--- Data shown ---

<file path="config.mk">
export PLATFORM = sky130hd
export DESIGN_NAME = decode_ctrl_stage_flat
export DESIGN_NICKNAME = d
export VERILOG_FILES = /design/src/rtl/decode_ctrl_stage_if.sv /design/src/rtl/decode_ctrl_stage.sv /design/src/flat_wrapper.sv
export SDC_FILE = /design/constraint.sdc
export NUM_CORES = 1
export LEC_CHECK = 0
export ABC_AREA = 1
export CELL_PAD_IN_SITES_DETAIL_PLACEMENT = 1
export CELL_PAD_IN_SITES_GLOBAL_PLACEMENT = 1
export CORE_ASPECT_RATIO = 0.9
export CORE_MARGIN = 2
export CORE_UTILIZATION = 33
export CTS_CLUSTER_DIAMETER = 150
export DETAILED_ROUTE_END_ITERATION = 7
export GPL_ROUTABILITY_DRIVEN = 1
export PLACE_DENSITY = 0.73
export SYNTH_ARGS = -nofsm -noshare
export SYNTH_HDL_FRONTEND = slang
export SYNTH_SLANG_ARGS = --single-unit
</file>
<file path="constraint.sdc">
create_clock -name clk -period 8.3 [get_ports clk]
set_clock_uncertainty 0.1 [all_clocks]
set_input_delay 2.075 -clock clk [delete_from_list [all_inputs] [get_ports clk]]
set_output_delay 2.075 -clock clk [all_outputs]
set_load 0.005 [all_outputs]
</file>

---

# Work instruction:
Please transcribe the data shown above in full, exactly as it stands.

# Result of the exercise:
<file path="config.mk">
export PLATFORM = sky130hd
export DESIGN_NAME = decode_ctrl_stage_flat
export DESIGN_NICKNAME = d
export VERILOG_FILES = /design/src/rtl/decode_ctrl_stage_if.sv /design/src/rtl/decode_ctrl_stage.sv /design/src/flat_wrapper.sv
export SDC_FILE = /design/constraint.sdc
export NUM_CORES = 1
export LEC_CHECK = 0
export ABC_AREA = 1
export CELL_PAD_IN_SITES_DETAIL_PLACEMENT = 1
export CELL_PAD_IN_SITES_GLOBAL_PLACEMENT = 1
export CORE_ASPECT_RATIO = 0.9
export CORE_MARGIN = 2
export CORE_UTILIZATION = 33
export CTS_CLUSTER_DIAMETER = 150
export DETAILED_ROUTE_END_ITERATION = 7
export GPL_ROUTABILITY_DRIVEN = 1
export PLACE_DENSITY = 0.73
export SYNTH_ARGS = -nofsm -noshare
export SYNTH_HDL_FRONTEND = slang
export SYNTH_SLANG_ARGS = --single-unit
</file>
<file path="constraint.sdc">
create_clock -name clk -period 8.3 [get_ports clk]
set_clock_uncertainty 0.1 [all_clocks]
set_input_delay 2.075 -clock clk [delete_from_list [all_inputs] [get_ports clk]]
set_output_delay 2.075 -clock clk [all_outputs]
set_load 0.005 [all_outputs]
</file>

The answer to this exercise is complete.